Objective: To analyze and compare the effect of the combination of energy and density parameters of CO2 dot matrix laser in the hyperplastic stage of pediatric burn. Materials and Methods: A total of 160 pediatric patients with hypertrophic scar after limb burn from 2017 to 2020 were randomly divided into four parameter groups (n = 40). The patients were treated with ablative fraction carbon dioxide laser, once every 10 weeks. During the interval of laser treatment, Compound Heparin Sodium and Allantoin Gel (Contractubex) was applied externally, tid, and elastic cover or elastic bandage is attached to the affected limb.

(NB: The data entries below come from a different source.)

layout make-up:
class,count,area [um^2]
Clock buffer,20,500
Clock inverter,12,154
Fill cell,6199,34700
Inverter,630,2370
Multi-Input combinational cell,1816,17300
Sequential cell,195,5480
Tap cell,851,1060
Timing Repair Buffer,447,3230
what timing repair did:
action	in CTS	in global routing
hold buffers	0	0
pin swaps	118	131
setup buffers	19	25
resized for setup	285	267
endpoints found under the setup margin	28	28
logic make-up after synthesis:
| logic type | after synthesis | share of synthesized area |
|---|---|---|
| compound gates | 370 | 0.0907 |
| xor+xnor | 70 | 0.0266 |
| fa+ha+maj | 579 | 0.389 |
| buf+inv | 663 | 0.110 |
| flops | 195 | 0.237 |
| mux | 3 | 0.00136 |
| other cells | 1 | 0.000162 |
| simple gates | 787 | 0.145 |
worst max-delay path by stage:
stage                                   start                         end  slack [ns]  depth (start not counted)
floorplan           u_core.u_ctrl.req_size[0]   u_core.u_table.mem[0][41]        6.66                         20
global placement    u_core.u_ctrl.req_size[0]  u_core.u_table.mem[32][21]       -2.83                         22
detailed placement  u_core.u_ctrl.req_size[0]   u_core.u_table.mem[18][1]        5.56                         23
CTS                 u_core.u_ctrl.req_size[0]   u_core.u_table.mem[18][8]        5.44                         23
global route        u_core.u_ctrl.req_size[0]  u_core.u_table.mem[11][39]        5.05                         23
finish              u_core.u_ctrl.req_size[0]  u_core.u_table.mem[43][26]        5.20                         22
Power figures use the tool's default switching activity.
## src/design/dlr_pkg.sv

```systemverilog
`default_nettype none

package dlr_pkg;

  // Fixed-point layout of the endpoint coordinates and of the slope.
  localparam int FRAC_BITS  = 8;
  localparam int SLOPE_BITS = 16;
  localparam int COORD_W    = 24;
  localparam int CFG_W      = 12;
  localparam int COLOR_W    = 24;
  localparam int CFG_ADDR_W = 1;

  // Integer major index, wide enough to step one past the last pixel.
  localparam int IDX_W  = COORD_W - FRAC_BITS + 1;
  // Coordinate differences and the scaled index need one bit more than a coordinate.
  localparam int EXT_W  = COORD_W + 1;
  // Minor position in Q.SLOPE_BITS.
  localparam int POS_W  = 40;
  localparam int QUO_W  = SLOPE_BITS + 1;
  localparam int STEP_W = QUO_W + 1;
  localparam int DIV_CNT_W = $clog2(QUO_W);

  localparam int IN_DATA_W  = 4 * COORD_W + COLOR_W;
  localparam int OUT_DATA_W = 2 * CFG_W + COLOR_W;

  localparam logic [CFG_W-1:0] SCREEN_WIDTH_RESET  = 12'd1200;
  localparam logic [CFG_W-1:0] SCREEN_HEIGHT_RESET = 12'd1000;

  typedef enum logic {
    OP_START = 1'b0,
    OP_STEP  = 1'b1
  } opcode_t;

  typedef enum logic [CFG_ADDR_W-1:0] {
    CFG_SCREEN_WIDTH  = 1'b0,
    CFG_SCREEN_HEIGHT = 1'b1
  } cfg_addr_t;

  // Commands from the controller to the datapath.
  typedef struct packed {
    logic cap;        // latch the endpoints and color of a start word
    logic prep;       // pick the major axis, order the endpoints, load the divider
    logic div_first;  // first divider iteration (no shift)
    logic div_run;    // one divider iteration
    logic fin;        // finish the start: store slope, emit the start result
    logic step;       // one rasterizing iteration, emit its result
  } dlr_cmd_t;

endpackage

`default_nettype wire

```

## src/design/dlr_ctrl.sv

```systemverilog
`default_nettype none

module dlr_ctrl
  import dlr_pkg::*;
(
  input  wire logic     clk,
  input  wire logic     rst_n,
  input  wire logic     in_tvalid,
  input  wire logic     in_opcode,
  output logic          in_tready,
  output logic          out_tvalid,
  input  wire logic     out_tready,
  output dlr_cmd_t      cmd
);

  typedef enum logic [3:0] {
    ST_IDLE = 4'b0001,
    ST_PREP = 4'b0010,
    ST_DIV  = 4'b0100,
    ST_FIN  = 4'b1000
  } ctl_state_t;

  ctl_state_t           state_r, state_nxt;
  logic [DIV_CNT_W-1:0] cnt_r, cnt_nxt;
  logic                 out_valid_r, out_valid_nxt;
  logic                 out_free;
  logic                 accept;

  // The output register can be loaded when empty or when its word leaves now.
  assign out_free   = !out_valid_r || out_tready;
  assign in_tready  = (state_r == ST_IDLE) && out_free;
  assign accept     = in_tvalid && in_tready;
  assign out_tvalid = out_valid_r;

  always_comb begin
    cmd.cap       = accept && (in_opcode == OP_START);
    cmd.step      = accept && (in_opcode == OP_STEP);
    cmd.prep      = (state_r == ST_PREP);
    cmd.div_run   = (state_r == ST_DIV);
    cmd.div_first = (state_r == ST_DIV) && (cnt_r == '0);
    cmd.fin       = (state_r == ST_FIN) && out_free;
  end

  always_comb begin
    state_nxt = state_r;
    cnt_nxt   = cnt_r;
    case (state_r)
      ST_IDLE: begin
        if (cmd.cap) state_nxt = ST_PREP;
      end
      ST_PREP: begin
        state_nxt = ST_DIV;
        cnt_nxt   = '0;
      end
      ST_DIV: begin
        if (cnt_r == DIV_CNT_W'(QUO_W - 1)) begin
          state_nxt = ST_FIN;
          cnt_nxt   = '0;
        end else begin
          cnt_nxt = cnt_r + 1'b1;
        end
      end
      ST_FIN: begin
        if (out_free) state_nxt = ST_IDLE;
      end
      default: begin
        state_nxt = ST_IDLE;
        cnt_nxt   = '0;
      end
    endcase
  end

  always_comb begin
    if (cmd.fin || cmd.step) begin
      out_valid_nxt = 1'b1;
    end else if (out_tready) begin
      out_valid_nxt = 1'b0;
    end else begin
      out_valid_nxt = out_valid_r;
    end
  end

  always_ff @(posedge clk) begin
    if (!rst_n) begin
      state_r     <= ST_IDLE;
      cnt_r       <= '0;
      out_valid_r <= 1'b0;
    end else begin
      state_r     <= state_nxt;
      cnt_r       <= cnt_nxt;
      out_valid_r <= out_valid_nxt;
    end
  end

endmodule

`default_nettype wire

```

## src/design/dlr_datapath.sv

```systemverilog
`default_nettype none

module dlr_datapath
  import dlr_pkg::*;
(
  input  wire logic                  clk,
  input  wire logic                  rst_n,
  input  wire dlr_cmd_t              cmd,
  input  wire logic [IN_DATA_W-1:0]  in_tdata,
  input  wire logic                  cfg_wr_en,
  input  wire logic [CFG_ADDR_W-1:0] cfg_addr,
  input  wire logic [CFG_W-1:0]      cfg_wdata,
  output logic [OUT_DATA_W-1:0]      out_tdata,
  output logic                       out_tuser,
  output logic                       out_tlast
);

  // True while index * 2^FRAC_BITS is below the end major coordinate.
  function automatic logic iter_ok(input logic [IDX_W-1:0] idx,
                                   input logic [COORD_W-1:0] lim);
    logic [EXT_W-1:0] scaled;
    logic [EXT_W-1:0] lim_ext;
    scaled  = {idx, {FRAC_BITS{1'b0}}};
    lim_ext = {lim[COORD_W-1], lim};
    return $signed(scaled) < $signed(lim_ext);
  endfunction

  // Configuration.
  logic [CFG_W-1:0] screen_w_r, screen_h_r;

  // Captured start word.
  logic [COORD_W-1:0] sx_r, sy_r, ex_r, ey_r;
  logic [COLOR_W-1:0] color_r;

  // Line state.
  logic               line_active_r, line_active_nxt;
  logic               x_major_r;
  logic [IDX_W-1:0]   index_r, index_nxt;
  logic [COORD_W-1:0] limit_r;
  logic [POS_W-1:0]   pos_r, pos_nxt;
  logic [STEP_W-1:0]  step_r;

  // Slope divider.
  logic [EXT_W-1:0]   rem_r;
  logic [COORD_W-1:0] den_r;
  logic [QUO_W-1:0]   quo_r;
  logic               neg_r;

  // Output register.
  logic [OUT_DATA_W-1:0] odata_r, odata_nxt;
  logic                  ouser_r, ouser_nxt;
  logic                  olast_r, olast_nxt;

  // Start setup.
  logic [EXT_W-1:0]   dx, dy, adx_full, ady_full;
  logic [COORD_W-1:0] adx, ady, dmaj_mag, dmin_mag;
  logic               xmaj, maj_neg, min_neg;
  logic [COORD_W-1:0] ma0, ma1, mi0;
  logic [IDX_W-1:0]   idx0;
  logic               round_up;
  logic [POS_W-1:0]   pos0;

  // Divider iteration.
  logic [EXT_W-1:0] r_sh;
  logic             ge;

  // Stepping.
  logic [CFG_W-1:0]   maj_size, min_size;
  logic [EXT_W-1:0]   idx_ext;
  logic               on_screen, has_iter, next_ok;
  logic [IDX_W-1:0]   idx_inc;
  logic [CFG_W-1:0]   pix_major, pix_minor, pix_x, pix_y;
  logic [QUO_W-1:0]   quo_sel;

  always_comb begin
    dx       = {ex_r[COORD_W-1], ex_r} - {sx_r[COORD_W-1], sx_r};
    dy       = {ey_r[COORD_W-1], ey_r} - {sy_r[COORD_W-1], sy_r};
    adx_full = dx[EXT_W-1] ? (~dx + 1'b1) : dx;
    ady_full = dy[EXT_W-1] ? (~dy + 1'b1) : dy;
    adx      = adx_full[COORD_W-1:0];
    ady      = ady_full[COORD_W-1:0];
    xmaj     = adx > ady;
    maj_neg  = xmaj ? dx[EXT_W-1] : dy[EXT_W-1];
    min_neg  = xmaj ? dy[EXT_W-1] : dx[EXT_W-1];
    dmaj_mag = xmaj ? adx : ady;
    dmin_mag = xmaj ? ady : adx;
    // A negative major delta swaps the endpoints so the major coordinate rises.
    if (xmaj) begin
      ma0 = maj_neg ? ex_r : sx_r;
      ma1 = maj_neg ? sx_r : ex_r;
      mi0 = maj_neg ? ey_r : sy_r;
    end else begin
      ma0 = maj_neg ? ey_r : sy_r;
      ma1 = maj_neg ? sy_r : ey_r;
      mi0 = maj_neg ? ex_r : sx_r;
    end
    // Division by 2^FRAC_BITS truncated toward zero.
    round_up = ma0[COORD_W-1] && (|ma0[FRAC_BITS-1:0]);
    idx0     = {{(IDX_W-(COORD_W-FRAC_BITS)){ma0[COORD_W-1]}}, ma0[COORD_W-1:FRAC_BITS]}
               + IDX_W'(round_up);
    pos0     = {{(POS_W-COORD_W){mi0[COORD_W-1]}}, mi0} << (SLOPE_BITS - FRAC_BITS);
  end

  // Restoring division of |dmin| * 2^SLOPE_BITS by |dmaj|, one quotient bit a cycle.
  // |dmin| never exceeds |dmaj|, so the first bit needs no shift.
  always_comb begin
    r_sh = cmd.div_first ? rem_r : {rem_r[EXT_W-2:0], 1'b0};
    ge   = r_sh >= {1'b0, den_r};
  end

  always_comb begin
    maj_size  = x_major_r ? screen_w_r : screen_h_r;
    min_size  = x_major_r ? screen_h_r : screen_w_r;
    idx_ext   = {{(EXT_W-IDX_W){index_r[IDX_W-1]}}, index_r};
    on_screen = !index_r[IDX_W-1] && (idx_ext < EXT_W'(maj_size)) &&
                !pos_r[POS_W-1] &&
                (pos_r[POS_W-1:SLOPE_BITS] < (POS_W-SLOPE_BITS)'(min_size));
    has_iter  = line_active_r && iter_ok(index_r, limit_r);
    idx_inc   = index_r + 1'b1;
    next_ok   = iter_ok(idx_inc, limit_r);
    pix_major = idx_ext[CFG_W-1:0];
    pix_minor = pos_r[SLOPE_BITS+CFG_W-1:SLOPE_BITS];
    pix_x     = x_major_r ? pix_major : pix_minor;
    pix_y     = x_major_r ? pix_minor : pix_major;
    quo_sel   = (den_r == '0) ? '0 : quo_r;
  end

  always_comb begin
    line_active_nxt = line_active_r;
    index_nxt       = index_r;
    pos_nxt         = pos_r;
    odata_nxt       = odata_r;
    ouser_nxt       = ouser_r;
    olast_nxt       = olast_r;
    if (cmd.prep) begin
      index_nxt = idx0;
      pos_nxt   = pos0;
    end
    if (cmd.fin) begin
      line_active_nxt = iter_ok(index_r, limit_r);
      odata_nxt       = '0;
      ouser_nxt       = 1'b0;
      olast_nxt       = !iter_ok(index_r, limit_r);
    end
    if (cmd.step) begin
      if (has_iter) begin
        odata_nxt       = on_screen ? {color_r, pix_y, pix_x} : '0;
        ouser_nxt       = on_screen;
        olast_nxt       = !next_ok;
        line_active_nxt = next_ok;
        index_nxt       = idx_inc;
        pos_nxt         = pos_r + {{(POS_W-STEP_W){step_r[STEP_W-1]}}, step_r};
      end else begin
        odata_nxt       = '0;
        ouser_nxt       = 1'b0;
        olast_nxt       = 1'b1;
        line_active_nxt = 1'b0;
      end
    end
  end

  always_ff @(posedge clk) begin
    if (!rst_n) begin
      screen_w_r    <= SCREEN_WIDTH_RESET;
      screen_h_r    <= SCREEN_HEIGHT_RESET;
      line_active_r <= 1'b0;
    end else begin
      if (cfg_wr_en && (cfg_addr == CFG_SCREEN_WIDTH))  screen_w_r <= cfg_wdata;
      if (cfg_wr_en && (cfg_addr == CFG_SCREEN_HEIGHT)) screen_h_r <= cfg_wdata;
      line_active_r <= line_active_nxt;
    end
  end

  always_ff @(posedge clk) begin
    index_r <= index_nxt;
    pos_r   <= pos_nxt;
    odata_r <= odata_nxt;
    ouser_r <= ouser_nxt;
    olast_r <= olast_nxt;
    if (cmd.cap) begin
      sx_r    <= in_tdata[COORD_W-1:0];
      sy_r    <= in_tdata[2*COORD_W-1:COORD_W];
      ex_r    <= in_tdata[3*COORD_W-1:2*COORD_W];
      ey_r    <= in_tdata[4*COORD_W-1:3*COORD_W];
      color_r <= in_tdata[IN_DATA_W-1:4*COORD_W];
    end
    if (cmd.prep) begin
      x_major_r <= xmaj;
      limit_r   <= ma1;
      den_r     <= dmaj_mag;
      rem_r     <= {1'b0, dmin_mag};
      quo_r     <= '0;
      neg_r     <= maj_neg ^ min_neg;
    end
    if (cmd.div_run) begin
      rem_r <= ge ? (r_sh - {1'b0, den_r}) : r_sh;
      quo_r <= {quo_r[QUO_W-2:0], ge};
    end
    if (cmd.fin) begin
      step_r <= neg_r ? (~{1'b0, quo_sel} + 1'b1) : {1'b0, quo_sel};
    end
  end

  assign out_tdata = odata_r;
  assign out_tuser = ouser_r;
  assign out_tlast = olast_r;

endmodule

`default_nettype wire

```

## src/design/dda_line_rasterizer_core.sv

```systemverilog
// DDA line rasterizer. A start word (tuser 0) brings two signed Q16.8 endpoints and a
// color; each step word (tuser 1) walks one pixel along the major axis and returns one
// result word whose tuser flags an on-screen pixel and whose tlast marks the end of the
// line. Every input word yields exactly one result word. Steps stream one per cycle while
// the result side keeps up. A start word occupies the block through these steps in order:
// capture, setup of the major axis and endpoint order, the restoring slope divider that
// produces one quotient bit a cycle, and loading of the start result. The result sits in
// an output register, so the next word is taken in the same cycle that the previous
// result leaves.
`default_nettype none

module dda_line_rasterizer_core
  import dlr_pkg::*;
(
  input  wire logic                  clk,
  input  wire logic                  rst_n,
  input  wire logic                  in_tvalid,
  output logic                       in_tready,
  // start_x, start_y, end_x, end_y, red, green, blue
  input  wire logic [IN_DATA_W-1:0]  in_tdata,
  // opcode
  input  wire logic                  in_tuser,
  output logic                       out_tvalid,
  input  wire logic                  out_tready,
  // pixel_x, pixel_y, pixel_red, pixel_green, pixel_blue
  output logic [OUT_DATA_W-1:0]      out_tdata,
  // pixel_valid
  output logic                       out_tuser,
  output logic                       out_tlast,
  input  wire logic                  cfg_wr_en,
  input  wire logic [CFG_ADDR_W-1:0] cfg_addr,
  input  wire logic [CFG_W-1:0]      cfg_wdata
);

  dlr_cmd_t cmd;

  dlr_ctrl u_ctrl (
    .clk        (clk),
    .rst_n      (rst_n),
    .in_tvalid  (in_tvalid),
    .in_opcode  (in_tuser),
    .in_tready  (in_tready),
    .out_tvalid (out_tvalid),
    .out_tready (out_tready),
    .cmd        (cmd)
  );

  dlr_datapath u_datapath (
    .clk       (clk),
    .rst_n     (rst_n),
    .cmd       (cmd),
    .in_tdata  (in_tdata),
    .cfg_wr_en (cfg_wr_en),
    .cfg_addr  (cfg_addr),
    .cfg_wdata (cfg_wdata),
    .out_tdata (out_tdata),
    .out_tuser (out_tuser),
    .out_tlast (out_tlast)
  );

`ifndef NO_ASSERTIONS
  // A new word is only taken when its result has a free output register.
  a_ready_needs_room: assert property (@(posedge clk) disable iff (!rst_n)
    in_tready |-> (!out_tvalid || out_tready))
    else $error("input taken while output register is blocked");

  // A result that writes no pixel carries zero pixel fields.
  a_no_pixel_zero: assert property (@(posedge clk) disable iff (!rst_n)
    (out_tvalid && !out_tuser) |-> (out_tdata == '0))
    else $error("pixel fields nonzero without a pixel");

  // A step result is presented in the cycle after the step word is taken.
  a_step_one_cycle: assert property (@(posedge clk) disable iff (!rst_n)
    (in_tvalid && in_tready && (in_tuser == OP_STEP)) |=> out_tvalid)
    else $error("step result missing");

  // A start word holds off new input while the slope is computed.
  a_start_busy: assert property (@(posedge clk) disable iff (!rst_n)
    (in_tvalid && in_tready && (in_tuser == OP_START)) |=> (!in_tready && !out_tvalid))
    else $error("start word did not occupy the block");
`endif

endmodule

`default_nettype wire

```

Scoring based on the Vancouver Scar Scale is performed before each laser treatment, The score before the first treatment was the initial score, which was scored by two people separately, and the average score was calculated. Subsequently, the patients were treated four times and scored. The differences between each treatment and the first score of each parameter group were compared. Under the same energy and different treatment density, the scores after each treatment were compared. Under the same density and different energy, the scores after each treatment were compared. The bleeding and pigmentation of each parameter group were compared. Results: The increase of density can show the therapeutic effect earlier than the increase of energy, and 25mj energy and 10% density have better intervention effect. With the course of disease and the progress of treatment, the correlation between intervention effect and parameters tends to weaken. Comparing the number of cases with different scores between each treatment and the first time, the score in the 5% density group was lower than that in the 10% density group, but there was no significant difference between the 25mj and 17.5mj energy levels in the same density group. The intervention effect of the increase of density on scar was better than that of energy, and the increase of energy and density could aggravate the pain. Conclusion: In pediatric burn hypertrophic scars treated by CO2 dot matrix laser in exfoliation mode, the intervention effect of increasing density is better than that of energy. When setting laser treatment parameters, we should give priority to increasing density and adjust energy according to the effect of treatment and the condition of pain, bleeding and color precipitation. In this study, the best combination of parameters is 17.5mj/10%.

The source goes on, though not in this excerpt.